Start of Block

===== config.mk =====
export PLATFORM = sky130hd
export DESIGN_NAME = pwm_frame_scheduler
export DESIGN_NICKNAME = d
export VERILOG_FILES = /design/src/rtl/pwm_frame_scheduler.sv
export SDC_FILE = /design/constraint.sdc
export NUM_CORES = 1
export LEC_CHECK = 0
export BUFFER_PORTS_ARGS = -buffer_cell sky130_fd_sc_hd__buf_2
export CAP_MARGIN = 0
export CORE_MARGIN = 2
export CORE_UTILIZATION = 55
export DETAILED_ROUTE_END_ITERATION = 10
export PLACE_DENSITY = 0.82
export SLEW_MARGIN = 0
export SYNTH_ARGS = -nofsm -noshare
export SYNTH_HDL_FRONTEND = slang
export SYNTH_SLANG_ARGS = --single-unit

===== constraint.sdc =====
create_clock -name clk -period 2.4 [get_ports clk]
set_clock_uncertainty 0.1 [all_clocks]
set_input_delay 0.24 -clock clk [delete_from_list [all_inputs] [get_ports clk]]
set_output_delay 0.24 -clock clk [all_outputs]
set_load 0.05 [all_outputs]

===== src/rtl/pwm_frame_scheduler.sv =====
// pwm_frame_scheduler
//   Feeds pwm_audio one sample per PWM frame. Producer samples are buffered in a
//   small FIFO. This block owns the frame counter, and the FIFO head is presented
//   only at frame boundaries, so the PWM comparator never sees a mid-period change.
//   Start-up priming, underrun recovery and mute/flush are handled here.
//
// Ports
//   clk          system clock
//   rst_n        synchronous active-low reset
//   enable       1 = play, 0 = mute and flush
//   s_valid      producer sample valid
//   s_data       producer sample (unsigned offset-binary)
//   s_ready      FIFO can accept a sample (registered)
//   sample       sample presented to pwm_audio, changes only after frame_tick
//   frame_tick   one-cycle pulse on the last cycle of every frame
//   fifo_level   current FIFO occupancy
//   underrun_cnt saturating count of starved frames
//   state        0 IDLE, 1 PRIME, 2 RUN
module pwm_frame_scheduler #(
    parameter int unsigned PERIOD   = 4095,
    parameter int unsigned DW       = 12,
    parameter int unsigned DEPTH    = 4,
    parameter int unsigned MIDSCALE = 2048
) (
    input  logic                   clk,
    input  logic                   rst_n,
    input  logic                   enable,
    input  logic                   s_valid,
    input  logic [DW-1:0]          s_data,
    output logic                   s_ready,
    output logic [DW-1:0]          sample,
    output logic                   frame_tick,
    output logic [$clog2(DEPTH):0] fifo_level,
    output logic [15:0]            underrun_cnt,
    output logic [1:0]             state
);

    localparam int unsigned CW = $clog2(PERIOD);
    localparam int unsigned AW = $clog2(DEPTH);
    localparam int unsigned LW = AW + 1;

    localparam logic [CW-1:0] CNT_LAST = CW'(PERIOD - 1);
    localparam logic [LW-1:0] LVL_FULL = LW'(DEPTH);
    localparam logic [LW-1:0] LVL_HALF = LW'(DEPTH / 2);
    localparam logic [DW-1:0] MID      = DW'(MIDSCALE);
    localparam logic [15:0]   UR_MAX   = 16'hFFFF;

    localparam logic [1:0] ST_IDLE  = 2'd0;
    localparam logic [1:0] ST_PRIME = 2'd1;
    localparam logic [1:0] ST_RUN   = 2'd2;

    // Storage and pointers
    logic [DW-1:0] mem [DEPTH];
    logic [AW-1:0] wr_ptr;
    logic [AW-1:0] rd_ptr;
    logic [CW-1:0] cnt;

    // Next-state values
    logic [1:0]    state_n;
    logic [AW-1:0] wr_ptr_n;
    logic [AW-1:0] rd_ptr_n;
    logic [LW-1:0] level_n;
    logic [DW-1:0] sample_n;
    logic [15:0]   underrun_n;
    logic [CW-1:0] cnt_n;
    logic          tick_n;
    logic          ready_n;
    logic          push_c;
    logic          pop_c;

    // Frame counter: free-running in every state; the tick flag is registered
    // alongside it so frame_tick is high exactly while cnt == PERIOD-1.
    always_comb begin
        cnt_n  = (cnt == CNT_LAST) ? '0 : cnt + CW'(1);
        tick_n = (cnt_n == CNT_LAST);
    end

    // Next-state, FIFO bookkeeping and sample update
    always_comb begin
        state_n    = state;
        wr_ptr_n   = wr_ptr;
        rd_ptr_n   = rd_ptr;
        level_n    = fifo_level;
        sample_n   = sample;
        underrun_n = underrun_cnt;
        pop_c      = 1'b0;
        push_c     = s_valid && s_ready && (state != ST_IDLE);

        if (!enable) begin
            // Mute: flush at once; the output only falls to silence on a tick.
            state_n  = ST_IDLE;
            wr_ptr_n = '0;
            rd_ptr_n = '0;
            level_n  = '0;
            if (frame_tick) begin
                sample_n = MID;
            end
        end else begin
            case (state)
                ST_IDLE: begin
                    state_n = ST_PRIME;
                    if (frame_tick) begin
                        sample_n = MID;
                    end
                end
                ST_PRIME: begin
                    // Wait for half a FIFO of headroom before starting playback.
                    if (frame_tick && (fifo_level >= LVL_HALF)) begin
                        pop_c    = 1'b1;
                        sample_n = mem[rd_ptr];
                        state_n  = ST_RUN;
                    end
                end
                ST_RUN: begin
                    // Pop decision uses the registered level, so a push that lands
                    // on this same tick cannot rescue an empty FIFO.
                    if (frame_tick) begin
                        if (fifo_level != '0) begin
                            pop_c    = 1'b1;
                            sample_n = mem[rd_ptr];
                        end else begin
                            state_n = ST_PRIME;
                            if (underrun_cnt != UR_MAX) begin
                                underrun_n = underrun_cnt + 16'd1;
                            end
                        end
                    end
                end
                default: begin
                    state_n = ST_IDLE;
                end
            endcase

            if (push_c) begin
                wr_ptr_n = wr_ptr + AW'(1);
            end
            if (pop_c) begin
                rd_ptr_n = rd_ptr + AW'(1);
            end
            if (push_c && !pop_c) begin
                level_n = fifo_level + LW'(1);
            end else if (pop_c && !push_c) begin
                level_n = fifo_level - LW'(1);
            end
        end

        // Ready is registered from the next-cycle view so it is never high while full.
        ready_n = (state_n != ST_IDLE) && (level_n != LVL_FULL);
    end

    // State and output registers
    always_ff @(posedge clk) begin
        if (!rst_n) begin
            state        <= ST_IDLE;
            wr_ptr       <= '0;
            rd_ptr       <= '0;
            fifo_level   <= '0;
            sample       <= MID;
            underrun_cnt <= '0;
            cnt          <= '0;
            frame_tick   <= 1'b0;
            s_ready      <= 1'b0;
        end else begin
            state        <= state_n;
            wr_ptr       <= wr_ptr_n;
            rd_ptr       <= rd_ptr_n;
            fifo_level   <= level_n;
            sample       <= sample_n;
            underrun_cnt <= underrun_n;
            cnt          <= cnt_n;
            frame_tick   <= tick_n;
            s_ready      <= ready_n;
        end
    end

    // Sample storage; contents need no reset because level gates every read.
    always_ff @(posedge clk) begin
        if (push_c) begin
            mem[wr_ptr] <= s_data;
        end
    end

endmodule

End of Block

**Exercise aim**.
The answer must consist of every line from the entries that holds the string "high".

**Your response**.
    // alongside it so frame_tick is high exactly while cnt == PERIOD-1.
        // Ready is registered from the next-cycle view so it is never high while full.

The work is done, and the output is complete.